Lady Gaga 'devastated' as Indonesia concert cancelled

Image caption, Islamic hardliners rallied against the Lady Gaga concert in Jakarta

Lady Gaga has cancelled a concert in the Indonesian capital Jakarta, citing security concerns after protests by religious groups.

The singer said she was "devastated" at the decision.

Police in Indonesia had refused to issue a permit for the US pop star after Islamic groups objected to her show, claiming it was too vulgar.

The hardline Islamic Defenders Front (FPI) had threatened to try to stop Lady Gaga getting off the plane.

Indonesia is officially secular but has more Muslims than any other country.

More than 50,000 tickets had been sold for the 3 June event. Promoters said they would offer refunds.

Police had said they would only issue permits for the concert - part of Gaga's Born This Way Ball concept tour - if the flamboyant singer agreed to tone things down. Instead, her management pulled the plug on the show.
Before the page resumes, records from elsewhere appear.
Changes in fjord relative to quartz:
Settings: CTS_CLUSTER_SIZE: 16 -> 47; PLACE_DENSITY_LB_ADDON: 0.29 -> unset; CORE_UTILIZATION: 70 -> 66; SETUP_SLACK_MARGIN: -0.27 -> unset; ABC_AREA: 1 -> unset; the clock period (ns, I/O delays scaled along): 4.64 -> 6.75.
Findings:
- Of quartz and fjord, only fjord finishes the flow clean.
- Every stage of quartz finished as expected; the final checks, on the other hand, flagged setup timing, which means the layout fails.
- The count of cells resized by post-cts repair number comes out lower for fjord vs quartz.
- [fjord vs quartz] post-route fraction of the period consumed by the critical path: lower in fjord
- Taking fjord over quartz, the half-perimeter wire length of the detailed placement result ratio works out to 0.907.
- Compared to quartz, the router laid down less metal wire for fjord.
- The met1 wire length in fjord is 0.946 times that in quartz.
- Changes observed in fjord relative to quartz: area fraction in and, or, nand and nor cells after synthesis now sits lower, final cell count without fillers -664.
==> run F: inputs <==
==> flow/design.v (excerpt) <==
module triangle(clk, reset, nt, xi, yi, busy, po, xo, yo);
input        clk, reset, nt;
input  [2:0] xi, yi;
output       busy, po;
output [2:0] xo, yo;
reg busy, po;
reg [4:0] state, next_state;  
reg [6:0] x_cor[0:2];         
reg [6:0] y_cor[0:2];         
reg [1:0] s0_count;           
reg s1_count;                 
reg s2_count;                 
reg s7_count;                 
reg [4:0] horiz;              
reg [3:0] out_count;          
reg signed [8:0] a[0:1];      
reg signed [8:0] b[0:1];      
reg signed [8:0] c[0:1];      
reg [3:0] ep, save_ep;        
reg signed [7:0] value;       
reg [1:0] o_idx;              
reg [2:0] xo, yo;             
reg loc;                      
reg [3:0] start;              
parameter s0=5'd0,s1=5'd1,s2=5'd2,s3=5'd3,s4=5'd4,s5=5'd5,s6=5'd6,s7=5'd7;
integer i,j;
always @(posedge clk or posedge reset)begin
    if(reset) state<=s0;
    else state<=next_state;
end
always @(*)begin
    case(state)
        s0:next_state=(s0_count==2'd3)?s1:s0;
        s1:next_state=(s1_count==1'b1)?s2:s1;
        s2:next_state=(out_count==y_cor[0]||out_count==y_cor[1]||out_count==y_cor[2])?s5:((s2_count==1'b1)?((value==8'd0)?s5:((value[7]==1'b0)?s3:s4)):s2);
        s3:next_state=(o_idx==2'd2)?s5:s2;
        s4:next_state=(o_idx==2'd1)?s5:s2;
        s5:next_state=(out_count==y_cor[0]||out_count==y_cor[2])?s6:((loc==1'b0)?((out_count==y_cor[1])?((start==x_cor[1])?s6:s5):((start==ep)?s6:s5)):((start==x_cor[0])?s6:s5));
        s6:next_state=(out_count==y_cor[2])?s7:s2;
        s7:next_state=(s7_count==1'b1)?s0:s7;
        default:next_state=s0;
    endcase
end
always @(posedge clk or posedge reset)begin
    if(reset) busy<=1'b0;
    else begin
        if(state==s7&&s7_count==1'b1) busy<=1'b0;
  ...
export LEC_CHECK = 0
export ABC_AREA = 0
export CAP_MARGIN = 20
export CORE_MARGIN = 2
export CORE_UTILIZATION = 72
export CTS_CLUSTER_DIAMETER = 293
export CTS_CLUSTER_SIZE = 100
export HOLD_SLACK_MARGIN = -0.05
export PLACE_DENSITY = 0.89
export SLEW_MARGIN = 5
create_clock -name core_clock -period 5.0 [get_ports {clk}]
run.sh (not shown) runs the stock make flow with config.mk's settings and CLKGATE_MAP_FILE=.
==> run H (differences from run F) <==
Settings changed: ABC_AREA 0 to 1, CTS_CLUSTER_DIAMETER 293 to 366, CTS_CLUSTER_SIZE 100 to 99, HOLD_SLACK_MARGIN -0.05 to default, PLACE_DENSITY 0.89 to default, SLEW_MARGIN 5 to 20, TNS_END_PERCENT from default to 5.
==> flow/constraint.sdc (replaced) <==
create_clock -name core_clock -period 1.39 [get_ports {clk}]
set_input_delay 0.2780 -clock core_clock [delete_from_list [all_inputs] [get_ports {clk}]]
set_output_delay 0.2780 -clock core_clock [all_outputs]
set_load 0.01 [all_outputs]
==> notes <==
Run H finished but failed the layout checks on setup timing. Run F went through all stages and came out clean.
Against run F, the synthesized area of run H is higher by about 5%.
Flip-flop count is the same in run F and run H.
In run F the sequential share of layout area is higher than in run H, by 4.9 points.
Between run F and run H, the lower via count is in run F (gap about 35%, measured against run H).
Against run H, the die size of run F is smaller by about 4.6%.
==> run H <==
// bolt_exec
module bolt_exec(
    input logic clk,
    input logic rst,  
    input logic [31:0] instr,  
    input logic [31:0] rs1,  
    input logic [31:0] rs2,  
    input logic [31:0] pc,  
    output logic [31:0] result,  
    output logic [31:0] next_pc,  
    output logic branch,  
    output logic reg_wr,  
    output logic mem_wr,  
    output logic mem_rd  
);
Settings: LEC_CHECK=0, CAP_MARGIN=20, CELL_PAD_IN_SITES_DETAIL_PLACEMENT=2, CORE_MARGIN=2, CORE_UTILIZATION=28, CTS_CLUSTER_SIZE=53, HOLD_SLACK_MARGIN=0.19, MAX_ROUTING_LAYER=met4, MIN_ROUTING_LAYER=met2, PLACE_DENSITY_LB_ADDON=0.13, SETUP_SLACK_MARGIN=0.5, SLEW_MARGIN=0; clock period 3.64 ns.
run.sh (not shown) runs the stock make flow with config.mk's settings and CLKGATE_MAP_FILE=.
==> inputs of run R, as changes to run H <==
==> flow/config.mk (replaced) <==
export PLATFORM = sky130hd
export DESIGN_NAME = bolt_exec
export DESIGN_NICKNAME = bolt_exec
export VERILOG_FILES = /design/flow/design.v
export SDC_FILE = /design/flow/constraint.sdc
export NUM_CORES = 4
export LEC_CHECK = 0
export CAP_MARGIN = 20
export CORE_ASPECT_RATIO = 0.5
export CORE_MARGIN = 9
export CORE_UTILIZATION = 28
export PLACE_DENSITY = 0.42
export SETUP_SLACK_MARGIN = 0.5
export SLEW_MARGIN = 20
==> flow/constraint.sdc (replaced) <==
create_clock -name core_clock -period 6.5 [get_ports {clk}]
set_input_delay 1.3000 -clock core_clock [delete_from_list [all_inputs] [get_ports {clk}]]
set_output_delay 1.3000 -clock core_clock [all_outputs]
set_load 0.01 [all_outputs]
==> inputs of run P, as changes to run H <==
==> flow/config.mk (replaced) <==
export PLATFORM = sky130hd
export DESIGN_NAME = bolt_exec
export DESIGN_NICKNAME = bolt_exec
export VERILOG_FILES = /design/flow/design.v
export SDC_FILE = /design/flow/constraint.sdc
export NUM_CORES = 4
export LEC_CHECK = 0
export CAP_MARGIN = 20
export CORE_MARGIN = 2
export CORE_UTILIZATION = 50
export SETUP_SLACK_MARGIN = 0.5
export SLEW_MARGIN = 20
==> flow/constraint.sdc (replaced) <==
create_clock -name core_clock -period 5.64 [get_ports {clk}]
set_input_delay 1.1280 -clock core_clock [delete_from_list [all_inputs] [get_ports {clk}]]
set_output_delay 1.1280 -clock core_clock [all_outputs]
set_load 0.01 [all_outputs]
==> inputs of run Y, as changes to run H <==
==> flow/config.mk (replaced) <==
export PLATFORM = sky130hd
export DESIGN_NAME = bolt_exec
export DESIGN_NICKNAME = bolt_exec
export VERILOG_FILES = /design/flow/design.v
export SDC_FILE = /design/flow/constraint.sdc
export NUM_CORES = 4
export LEC_CHECK = 0
export ABC_AREA = 1
export CAP_MARGIN = 20
export CORE_MARGIN = 2
export CORE_UTILIZATION = 72
export CTS_CLUSTER_SIZE = 100
export SETUP_SLACK_MARGIN = 0.5
export SLEW_MARGIN = 20
export TNS_END_PERCENT = 10
==> flow/constraint.sdc (replaced) <==
create_clock -name core_clock -period 3.78 [get_ports {clk}]
set_input_delay 0.7560 -clock core_clock [delete_from_list [all_inputs] [get_ports {clk}]]
set_output_delay 0.7560 -clock core_clock [all_outputs]
set_load 0.01 [all_outputs]
==> comparison table <==
Simple share: run R 24.6%; run P 24.6%; run Y 44.0%; run H 24.6%
Inst Count DP: run R 5,624; run P 5,320; run Y -; run H 6,663
Share of the synthesized netlist area taken by xor and xnor gates: run R 4.09%; run P 4.09%; run Y 4.31%; run H 4.09%
Area figure in the yosys stat output: run R 0.0253 sq mm; run P 0.0253 sq mm; run Y 0.0244 sq mm; run H 0.0253 sq mm
Die Size: run R 0.102 sq mm; run P 0.0524 sq mm; run Y 0.0354 sq mm; run H 0.0927 sq mm
Core footprint: run R 0.0889 sq mm; run P 0.0501 sq mm; run Y 0.0334 sq mm; run H 0.0897 sq mm
Net count of the mapped netlist: run R 4,212; run P 4,212; run Y 5,055; run H 4,212
Core utilization before placement: run R 28.4%; run P 50.5%; run Y 72.9%; run H 28.2%
MUX area fraction: run R 4.54%; run P 4.54%; run Y 0%; run H 4.54%
Most used standard cell by instance count after synthesis: run R sky130_fd_sc_hd__a21oi_1; run P sky130_fd_sc_hd__a21oi_1; run Y sky130_fd_sc_hd__nand2_1; run H sky130_fd_sc_hd__a21oi_1
Area of the mapped netlist: run R 0.0253 sq mm; run P 0.0253 sq mm; run Y 0.0244 sq mm; run H 0.0253 sq mm
Hold-fix buffer count after cts: run R 0; run P 0; run Y -; run H -
Average footprint of a synthesized cell: run R 6.59 sq um; run P 6.59 sq um; run Y 5.21 sq um; run H 6.59 sq um
Result of the run: run R complete, no violations; run P stopped before the end; run Y stopped before the end; run H stopped before the end
Stage where the flow stopped: run R -; run P 5_1_grt; run Y 3_5_place_dp; run H 4_1_cts
Number of buffers inserted to repair setup after CTS: run R 1; run P 26; run Y -; run H -
Num CTS Buffers: run R 9; run P 9; run Y -; run H -
Overall die height: run R 230 microns; run P 229 microns; run Y 188 microns; run H 304 microns
Synthesized netlist cell count: run R 3,835; run P 3,835; run Y 4,678; run H 3,835
Die width: run R 443 microns; run P 229 microns; run Y 188 microns; run H 304 microns
Post-Place Worst Slack: run R -0.530 ns; run P -0.710 ns; run Y -; run H -2.93 ns
Cell Rows: run R 77; run P 82; run Y 67; run H 110

* * *

==> inputs of run a <==
Starting RTL as in the previous note.
## bolt_exec
module bolt_exec(
    input logic clk,
    input logic rst,  
    input logic [31:0] instr,  
    input logic [31:0] rs1,  
    input logic [31:0] rs2,  
    input logic [31:0] pc,  
    output logic [31:0] result,  
    output logic [31:0] next_pc,  
    output logic branch,  
    output logic reg_wr,  
    output logic mem_wr,  
    output logic mem_rd  
);
clock: 6.54 ns
lec_check: 0
abc_area: 1
cap_margin: 40
cell_pad_in_sites_global_placement: 2
core_margin: 8
core_utilization: 60
cts_cluster_diameter: 185
cts_cluster_size: 22
gpl_timing_driven: 0
min_routing_layer: met2
setup_slack_margin: 0.5
slew_margin: 20
tns_end_percent: 60
==> run b: changes against run a <==
ABC_AREA = not set   (was 1)
CAP_MARGIN = 20   (was 40)
CELL_PAD_IN_SITES_GLOBAL_PLACEMENT = not set   (was 2)
CORE_MARGIN = 2   (was 8)
CORE_UTILIZATION = 52   (was 60)
CTS_CLUSTER_DIAMETER = not set   (was 185)
CTS_CLUSTER_SIZE = not set   (was 22)
GPL_TIMING_DRIVEN = not set   (was 0)
MIN_ROUTING_LAYER = not set   (was met2)
TNS_END_PERCENT = not set   (was 60)
==> flow/constraint.sdc (replaced) <==
create_clock -name core_clock -period 6.72 [get_ports {clk}]
set_input_delay 1.3440 -clock core_clock [delete_from_list [all_inputs] [get_ports {clk}]]
set_output_delay 1.3440 -clock core_clock [all_outputs]
set_load 0.01 [all_outputs]
==> notes <==
- Run b failed in 5_1_grt, error GRT-0116. Run a died in 3_1_place_gp_skip_io.
- Of run b and run a, run a has the higher synthesized cell count (gap 18%, measured against run a).
- Die area: run b is higher than run a (about 6.4%).
- Of run b and run a, run b has the higher synthesized area (gap about 3.6%, measured against run a).
==> figures <==
Post-synth top area share: run a 0.245; run b 0.120
Synthesized-area fraction occupied by xor and xnor cells: run a 0.0431; run b 0.0409
Number of core rows: run a 74; run b 80
Basic-gate share of the synthesized area counting and, or, nand and nor cells: run a 0.440; run b 0.246
Cell area after synthesis: run a 24400 sq um; run b 25300 sq um
Total cell area reported by yosys after synthesis: run a 24400 sq um; run b 25300 sq um
Result of the run: run a stopped before the end; run b stopped before the end
Last stage reached: run a 3_1_place_gp_skip_io; run b 5_1_grt
Chip Area: run a 47400 sq um; run b 50400 sq um
# Cells Yosys: run a 4678; run b 3835
Synth top cell by count: run a sky130_fd_sc_hd__nand2_1; run b sky130_fd_sc_hd__a21oi_1
Gate Count Post-Synth: run a 4678; run b 3835
// buck_v1_0
module buck_v1_0 #(
  parameter model_data_width = 25,
  parameter model_decimal_width = 16
)(
  input aclk, 
  input resetn, 
  input clock_enable,
  input pwm, 
  input signed [model_data_width-1:0] input_voltage,
  input signed [model_data_width-1:0] period_inductor,
  input signed [model_data_width-1:0] period_capacitor,
  input signed [model_data_width-1:0] inverse_resistor,
  output reg signed [model_data_width-1:0] inductor_current,
  output signed [model_data_width-1:0] capacitor_current,
  output signed [model_data_width-1:0] output_current,
  output reg signed [model_data_width-1:0] output_voltage  
);
  wire signed [model_data_width-1:0] voltage_diff;  
  wire signed [(model_data_width*2)-1:0] voltage_diff_intl_2width;  
  wire signed [model_data_width-1:0] voltage_diff_intl;  
  wire signed [(model_data_width*2)-1:0] capacitor_current_intc_2width;  
  wire signed [model_data_width-1:0] capacitor_current_intc;  
  wire signed [(model_data_width*2)-1:0] output_current_2width;  
  assign voltage_diff = pwm? input_voltage - output_voltage: -output_voltage;
  assign voltage_diff_intl_2width = voltage_diff * period_inductor;
  assign voltage_diff_intl = voltage_diff_intl_2width >>> model_decimal_width;
  always @(posedge aclk)
    if (!resetn)
      inductor_current <= 0;
    else 
      if (clock_enable)
        inductor_current <= inductor_current + voltage_diff_intl;
  assign capacitor_current = inductor_current - output_current;
  assign capacitor_current_intc_2width = capacitor_current * period_capacitor;
  assign capacitor_current_intc = capacitor_current_intc_2width >>> model_decimal_width;
  always @(posedge aclk)
    if (!resetn)
      output_voltage <= 0;
    else 
      if (clock_enable)
        output_voltage <= output_voltage + capacitor_current_intc;
  assign output_current_2width = output_voltage * inverse_resistor;
  assign output_current = output_current_2width >>> model_decimal_width;
endmodule
Size in the first run: about 7200 cells after synthesis, ~50 flip-flops.
==> flow/config.mk <==
export PLATFORM = sky130hd
export DESIGN_NAME = buck_v1_0
export DESIGN_NICKNAME = buck_v1_0
export VERILOG_FILES = /design/flow/design.v
export SDC_FILE = /design/flow/constraint.sdc
export NUM_CORES = 4
export LEC_CHECK = 0
export ABC_AREA = 0
export CAP_MARGIN = 15
export CORE_MARGIN = 2
export CORE_UTILIZATION = 72
export CTS_CLUSTER_DIAMETER = 299
export HOLD_SLACK_MARGIN = 0.29
export MAX_ROUTING_LAYER = met4
export SETUP_SLACK_MARGIN = 3.66
export SLEW_MARGIN = 20
==> flow/constraint.sdc <==
create_clock -name core_clock -period 14.1 [get_ports {aclk}]
set_input_delay 2.8200 -clock core_clock [delete_from_list [all_inputs] [get_ports {aclk}]]
set_output_delay 2.8200 -clock core_clock [all_outputs]
set_load 0.01 [all_outputs]
run.sh (not shown) runs the stock make flow with config.mk's settings and CLKGATE_MAP_FILE=.
The baseline finished but fails on negative setup slack.
==> job 1869 <==
==> flow/design.v <==
module i16_mul(
    input signed [15:0] A,
    input signed [15:0] B,
    output signed [31:0] P
);
assign P = A * B;
endmodule
module i18_mul(
    input signed [17:0] A,
    input signed [15:0] B_coef,
    output signed [33:0] P
);
assign P = A * B_coef;
endmodule
module i36_acc(
    input signed [33:0] A,
    input signed [31:0] B,
    input signed [35:0] _Z,
    output signed [35:0] S
);
wire signed [35:0] A_ext = {{2{A[33]}}, A};
wire signed [35:0] B_ext = {{4{B[31]}}, B};
assign S = A_ext + B_ext + _Z;
endmodule
==> run a: inputs <==
==> flow/design.v <==
module fp1(sig1, sig2, exp1, exp2, sign1, sign2, signew, expnew, signnew);
input wire [10:0] sig1, sig2; 
input wire [3:0] exp1, exp2;
input wire sign1, sign2;
output wire [21:0] signew;
output wire [4:0] expnew;
output wire signnew;
assign expnew = exp1 + exp2 - 3'b111;
assign signew = sig1 * sig2;
assign signnew = sign1 ^ sign2;
endmodule
module fp2(sig, exp, sign, fp_result, under, over);
input wire [21:0] sig;
input wire [4:0] exp;
input wire sign;
output wire [15:0] fp_result;
output wire under, over;
reg [21:0] tempsig;
reg [4:0] tempexp;
reg underflow;
reg overflow;
always @(*)
begin
	if(sig[20]==1'b0)
		begin
			tempsig = sig >> 1;
			tempexp = exp + 1'b1;
		end
	else 
		begin
			tempsig = sig;
			tempexp = exp;
		end
	if (tempexp > 5'd24) underflow = 1'b1;
	else underflow = 1'b0;
	if (tempexp[4]==1) overflow = 1'b1;
	else overflow =1'b0;
end
assign fp_result = {sign, tempexp[3:0], tempsig[19:9] };
assign under = underflow;
assign over = overflow;
endmodule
'Nothing holy about hatred'

"Lady Gaga's management has considered the situation minute to minute, and with threats if the concert goes ahead, Lady Gaga's side is calling off the concert," Minola Sebayang, lawyer for promoters Big Daddy, told reporters.

"This is not only about Lady Gaga's security, but extends to those who will be watching her."

Big Daddy President Michael Rusli said: "I think everyone including the government itself would have hoped that the show would go on. But of course along the way we have to review all the planning and we have to be mindful of what is happening in the media, what is happening in Indonesia itself."

Just hours before the announcement, Lady Gaga wrote on her Twitter account: "There is nothing holy about hatred."

The singer has nearly 25 million followers on Twitter - the highest number on the social networking site.

Image caption, Lady Gaga is known for her flamboyant outfits

The Islamist FPI had threatened violence if the concert went ahead, calling Lady Gaga a "devil's messenger" who wears only a "bra and panties".

Habib Salim Alatas, the group's FPI Jakarta chairman, said the cancellation was "good news" for Indonesia's Muslims.

"FPI is grateful that she has decided not to come. Indonesians will be protected from sin brought about by this Mother Monster, the destroyer of morals," he told AFP news agency.

He added: "Lady Gaga fans, stop complaining. Repent and stop worshipping the devil. Do you want your lives taken away by God as infidels?"

Indonesia's conservative Religious Affairs Minister, Suryadharma Ali, also welcomed the cancellation.

"I strongly believe this cancellation will benefit the country," he said.

"Indonesians need entertainment and art which have moral values."

Following the cancellation, Lady Gaga took to Twitter again to apologise.

"We had to cancel the concert in Indonesia," she said. "I'm so very sorry to the fans and just as devastated as you, if not more. You are everything to me."

This is not the first time that the 26-year-old performer has faced objections during her Asian tour.

Her concert in South Korea in April was made an adults-only event following protests from Christian groups.

Protests also took place in the Philippines, with Christian groups accusing her of being blasphemous.

She is scheduled to play three shows in Singapore this week before moving on to New Zealand and Australia.